La una de la madrugada y un imbécil se la saca a la entrada del metro cuando paso por la puerta a escasos metros.
Cerca de Moncloa, también de noche. Un tipo empieza a seguirme mientras regreso a casa sola por una calle vacía. No recuerdo haber visto nunca tantos bares cerrados en Madrid.
Haciendo autostop: salí en cuanto pude del coche, huyendo del contexto… mientras aún era «solo» contexto. Esta vez iba con una amiga.
Campamento de instituto y un gilipollas empieza a tocarme mientras duermo. Aún me culpo por quedarme paralizada, por no ser capaz de levantarme y darle la grandísima hostia que merecía. Aún me culpo por la vergüenza, por el asco, por girarme sin decir nada y seguir haciéndome la dormida (ahora en posición fetal, con los brazos cruzados sobre el pecho).
Estas son mis pequeñas heridas. Pequeñas porque a mí nunca me ha pasado «nada». Pequeñas cuando se comparan con otras: con las de la gran mayoría de mujeres en España y en el mundo. De ellas, se estima que el 35% ha sufrido algún tipo de violencia sexual por parte de su pareja o de un desconocido. El 35% de las mujeres. 1225 millones de seres humanos sometidos a tortura de manera cotidiana.

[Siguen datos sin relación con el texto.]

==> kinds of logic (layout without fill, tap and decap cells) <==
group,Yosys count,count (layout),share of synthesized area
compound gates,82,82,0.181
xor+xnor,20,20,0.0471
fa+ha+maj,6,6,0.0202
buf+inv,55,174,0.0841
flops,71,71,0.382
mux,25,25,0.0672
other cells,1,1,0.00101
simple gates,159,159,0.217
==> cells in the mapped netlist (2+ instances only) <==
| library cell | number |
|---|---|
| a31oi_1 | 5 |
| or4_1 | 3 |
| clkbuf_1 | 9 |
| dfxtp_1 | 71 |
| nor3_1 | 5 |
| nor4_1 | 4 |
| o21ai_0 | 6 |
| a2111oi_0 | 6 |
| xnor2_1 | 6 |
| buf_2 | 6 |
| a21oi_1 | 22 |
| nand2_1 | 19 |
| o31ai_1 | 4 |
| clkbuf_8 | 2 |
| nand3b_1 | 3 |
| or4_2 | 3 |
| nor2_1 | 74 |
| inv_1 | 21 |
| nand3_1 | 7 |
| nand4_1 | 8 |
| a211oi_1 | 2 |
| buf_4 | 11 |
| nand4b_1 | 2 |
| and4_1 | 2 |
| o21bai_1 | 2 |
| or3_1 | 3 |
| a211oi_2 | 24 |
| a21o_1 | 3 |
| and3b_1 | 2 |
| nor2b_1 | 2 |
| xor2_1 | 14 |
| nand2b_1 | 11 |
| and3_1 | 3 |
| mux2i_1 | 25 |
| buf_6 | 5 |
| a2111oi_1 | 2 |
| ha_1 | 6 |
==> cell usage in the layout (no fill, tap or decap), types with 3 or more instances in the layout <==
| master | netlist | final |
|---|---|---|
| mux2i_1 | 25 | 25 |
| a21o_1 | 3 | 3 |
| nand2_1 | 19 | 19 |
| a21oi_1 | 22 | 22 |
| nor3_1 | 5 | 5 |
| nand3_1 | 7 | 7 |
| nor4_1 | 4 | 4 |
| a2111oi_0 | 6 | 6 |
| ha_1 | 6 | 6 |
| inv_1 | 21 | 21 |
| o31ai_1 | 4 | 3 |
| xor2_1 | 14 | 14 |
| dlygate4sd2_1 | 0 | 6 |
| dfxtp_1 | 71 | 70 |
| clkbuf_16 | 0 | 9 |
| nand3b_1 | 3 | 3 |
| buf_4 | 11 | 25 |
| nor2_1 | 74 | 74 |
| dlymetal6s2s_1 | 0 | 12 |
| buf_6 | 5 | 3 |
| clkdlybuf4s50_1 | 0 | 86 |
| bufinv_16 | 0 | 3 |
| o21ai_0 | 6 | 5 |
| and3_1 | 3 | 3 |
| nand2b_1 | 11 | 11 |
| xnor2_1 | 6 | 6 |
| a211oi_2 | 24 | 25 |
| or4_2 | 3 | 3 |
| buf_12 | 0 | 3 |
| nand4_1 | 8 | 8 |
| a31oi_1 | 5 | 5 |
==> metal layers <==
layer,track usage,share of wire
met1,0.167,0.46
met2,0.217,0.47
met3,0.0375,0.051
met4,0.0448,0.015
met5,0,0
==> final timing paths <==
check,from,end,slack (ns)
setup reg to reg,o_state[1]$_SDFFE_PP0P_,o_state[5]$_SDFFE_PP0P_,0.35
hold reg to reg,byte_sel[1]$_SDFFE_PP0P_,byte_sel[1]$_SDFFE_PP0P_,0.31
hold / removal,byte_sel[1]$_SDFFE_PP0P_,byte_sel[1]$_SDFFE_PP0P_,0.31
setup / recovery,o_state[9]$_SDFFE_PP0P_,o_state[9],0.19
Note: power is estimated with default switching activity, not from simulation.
[src/rtl/clk_mon_pkg.sv]
// rtl/clk_mon_pkg.sv - shared types and helpers for the clock monitor blocks
package clk_mon_pkg;

  localparam int CNT_W_DEF = 8;

  typedef enum logic [1:0] {
    IDLE,
    WAIT_RISE,
    HIGH,
    LOW
  } meas_state_e;

  function automatic logic [31:0] sat_add(input logic [31:0] a,
                                          input logic [31:0] b,
                                          input logic [31:0] max);
    logic [32:0] sum;
    sum = {1'b0, a} + {1'b0, b};
    return (sum > {1'b0, max}) ? max : sum[31:0];
  endfunction

endpackage

[src/rtl/clk_ratio_phase_cnt.sv]
// rtl/clk_ratio_phase_cnt.sv - saturating phase counter with clear, load-to-one and max flag
module clk_ratio_phase_cnt
  import clk_mon_pkg::*;
#(
  parameter int W = CNT_W_DEF
) (
  input  logic         i_ref_clk,
  input  logic         i_rst,
  input  logic         clr,
  input  logic         load,
  input  logic         inc,
  output logic [W-1:0] cnt,
  output logic         at_max
);

  localparam logic [W-1:0] MAX = '1;

  always_ff @(posedge i_ref_clk) begin
    if (i_rst || clr) begin
      cnt <= '0;
    end else if (load) begin
      cnt <= W'(1);
    end else if (inc) begin
      cnt <= W'(sat_add(32'(cnt), 32'd1, 32'(MAX)));
    end
  end

  assign at_max = (cnt == MAX);

endmodule

[src/rtl/clk_ratio_meter.sv]
// rtl/clk_ratio_meter.sv - period/high/low meter with lock detect; CLK_RATIO_DUTY_EN adds duty check
module clk_ratio_meter
  import clk_mon_pkg::*;
#(
  parameter int CNT_W    = CNT_W_DEF,
  parameter int LOCK_CNT = 2
) (
  input  logic             i_ref_clk,
  input  logic             i_rst,
  input  logic             i_meas_en,
  input  logic             i_sig,
  output logic [CNT_W-1:0] o_ratio,
  output logic [CNT_W-1:0] o_high_cnt,
  output logic [CNT_W-1:0] o_low_cnt,
  output logic             o_odd,
  output logic             o_valid,
  output logic             o_locked,
  output logic             o_err,
  output logic             o_duty_err
);

  localparam logic [CNT_W-1:0] CNT_MAX  = '1;
  localparam logic [2:0]       LOCK_MAX = 3'(LOCK_CNT);

  meas_state_e      state, nxt_state;
  logic             sig_d, rise, fall;
  logic [CNT_W-1:0] hcnt, lcnt, unused_tcnt, sum, prev_ratio;
  logic             h_max, l_max, t_max;
  logic             h_clr, h_ld, h_inc, l_clr, l_ld, l_inc, t_clr, t_inc;
  logic             period_done, ovf_err, have_prev;
  logic [2:0]       lock_cnt;

  assign rise = i_sig & ~sig_d;
  assign fall = ~i_sig & sig_d;
  assign sum  = CNT_W'(sat_add(32'(hcnt), 32'(lcnt), 32'(CNT_MAX)));

  clk_ratio_phase_cnt #(.W(CNT_W)) u_hcnt (
    .i_ref_clk(i_ref_clk), .i_rst(i_rst), .clr(h_clr), .load(h_ld), .inc(h_inc),
    .cnt(hcnt), .at_max(h_max));
  clk_ratio_phase_cnt #(.W(CNT_W)) u_lcnt (
    .i_ref_clk(i_ref_clk), .i_rst(i_rst), .clr(l_clr), .load(l_ld), .inc(l_inc),
    .cnt(lcnt), .at_max(l_max));
  clk_ratio_phase_cnt #(.W(CNT_W)) u_tcnt (
    .i_ref_clk(i_ref_clk), .i_rst(i_rst), .clr(t_clr), .load(1'b0), .inc(t_inc),
    .cnt(unused_tcnt), .at_max(t_max));

  always_ff @(posedge i_ref_clk) begin
    if (i_rst) begin
      state <= IDLE;
      sig_d <= 1'b0;
    end else begin
      state <= nxt_state;
      sig_d <= i_sig;
    end
  end

  always_comb begin
    nxt_state   = state;
    h_clr = 1'b0; h_ld = 1'b0; h_inc = 1'b0;
    l_clr = 1'b0; l_ld = 1'b0; l_inc = 1'b0;
    t_clr = 1'b0; t_inc = 1'b0;
    period_done = 1'b0;
    ovf_err     = 1'b0;
    if (!i_meas_en) begin
      nxt_state = IDLE;
      h_clr = 1'b1; l_clr = 1'b1; t_clr = 1'b1;
    end else begin
      unique case (state)
        IDLE: begin
          nxt_state = WAIT_RISE;
          h_clr = 1'b1; l_clr = 1'b1; t_clr = 1'b1;
        end
        WAIT_RISE: begin
          if (rise) begin
            nxt_state = HIGH;
            h_ld = 1'b1; l_clr = 1'b1; t_clr = 1'b1;
          end else if (t_max) begin
            ovf_err = 1'b1;
            t_clr   = 1'b1;
          end else begin
            t_inc = 1'b1;
          end
        end
        HIGH: begin
          if (h_max) begin
            ovf_err   = 1'b1;
            nxt_state = WAIT_RISE;
            h_clr = 1'b1; l_clr = 1'b1; t_clr = 1'b1;
          end else if (fall) begin
            nxt_state = LOW;
            l_ld = 1'b1;
          end else begin
            h_inc = 1'b1;
          end
        end
        LOW: begin
          if (l_max) begin
            ovf_err   = 1'b1;
            nxt_state = WAIT_RISE;
            h_clr = 1'b1; l_clr = 1'b1; t_clr = 1'b1;
          end else if (rise) begin
            // the rising edge that closes this period also opens the next one
            period_done = 1'b1;
            nxt_state   = HIGH;
            h_ld = 1'b1; l_clr = 1'b1;
          end else begin
            l_inc = 1'b1;
          end
        end
        default: nxt_state = IDLE;
      endcase
    end
  end

  always_ff @(posedge i_ref_clk) begin
    if (i_rst) begin
      o_ratio    <= '0;
      o_high_cnt <= '0;
      o_low_cnt  <= '0;
      o_valid    <= 1'b0;
      o_locked   <= 1'b0;
      o_err      <= 1'b0;
      lock_cnt   <= '0;
      prev_ratio <= '0;
      have_prev  <= 1'b0;
    end else begin
      o_valid <= period_done;
      if (!i_meas_en) begin
        lock_cnt  <= '0;
        o_locked  <= 1'b0;
        o_err     <= 1'b0;
        have_prev <= 1'b0;
      end else if (ovf_err) begin
        o_err     <= 1'b1;
        o_locked  <= 1'b0;
        lock_cnt  <= '0;
        have_prev <= 1'b0;
      end else if (period_done) begin
        o_ratio    <= sum;
        o_high_cnt <= hcnt;
        o_low_cnt  <= lcnt;
        prev_ratio <= sum;
        have_prev  <= 1'b1;
        if (have_prev) begin
          if (sum == prev_ratio) begin
            if (lock_cnt != LOCK_MAX) lock_cnt <= lock_cnt + 3'd1;
            if (lock_cnt >= LOCK_MAX - 3'd1) o_locked <= 1'b1;
          end else begin
            lock_cnt <= '0;
            o_locked <= 1'b0;
          end
        end
      end
    end
  end

  assign o_odd = o_ratio[0];

`ifdef CLK_RATIO_DUTY_EN
  localparam logic [CNT_W:0] ONE = (CNT_W+1)'(1);
  logic duty_bad;
  assign duty_bad = ({1'b0, hcnt} > {1'b0, lcnt} + ONE) ||
                    ({1'b0, lcnt} > {1'b0, hcnt} + ONE);

  always_ff @(posedge i_ref_clk) begin
    if (i_rst || !i_meas_en) begin
      o_duty_err <= 1'b0;
    end else if (period_done) begin
      o_duty_err <= duty_bad;
    end
  end
`else
  assign o_duty_err = 1'b0;
`endif

endmodule

[config.mk]
export PLATFORM = sky130hd
export DESIGN_NAME = clk_ratio_meter
export DESIGN_NICKNAME = d
export VERILOG_FILES = /design/src/rtl/clk_mon_pkg.sv /design/src/rtl/clk_ratio_phase_cnt.sv /design/src/rtl/clk_ratio_meter.sv
export SDC_FILE = /design/constraint.sdc
export NUM_CORES = 1
export LEC_CHECK = 0
export BUFFER_PORTS_ARGS = -buffer_cell sky130_fd_sc_hd__buf_2
export CORE_ASPECT_RATIO = 0.5
export CORE_MARGIN = 1
export CORE_UTILIZATION = 45
export DETAILED_ROUTE_END_ITERATION = 7
export SYNTH_ARGS = -nofsm -noshare
export SYNTH_HDL_FRONTEND = slang
export SYNTH_SLANG_ARGS = --single-unit
[constraint.sdc]
create_clock -name i_ref_clk -period 4.5 [get_ports i_ref_clk]
set_input_delay 0.9 -clock i_ref_clk [delete_from_list [all_inputs] [get_ports i_ref_clk]]
set_output_delay 0.9 -clock i_ref_clk [all_outputs]
set_load 0.01 [all_outputs]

Tortura es una definición que no se usa lo suficiente en estos casos, pero resulta especialmente adecuada: un tipo cualquiera se aprovecha de su posición de poder (dada por su fuerza, porque son cinco, porque ella estaba borracha, porque simplemente no la considera una persona). Le arrebata a la víctima su libertad, su dignidad, la utiliza como un saco de carne, la humilla, la hiere. Y utiliza para ello uno de los ámbitos más delicados y trascendentes en la vida de una persona: el sexo. Una violación no es una agresión más, no se trata solo del dolor físico, no es comparable a ningún otro tipo de violencia: el torturador disfruta destruyendo lo que difícilmente volverá a ser íntimo o valioso para la víctima, le arrebata toda su vida. Mientras, otros tres la sujetan y el quinto lo graba. Cinco veces. El vientre en canal, un dolor insoportable y los hijos de puta disfrutando. Una. Dos. Tres. Cuatro. Cinco veces.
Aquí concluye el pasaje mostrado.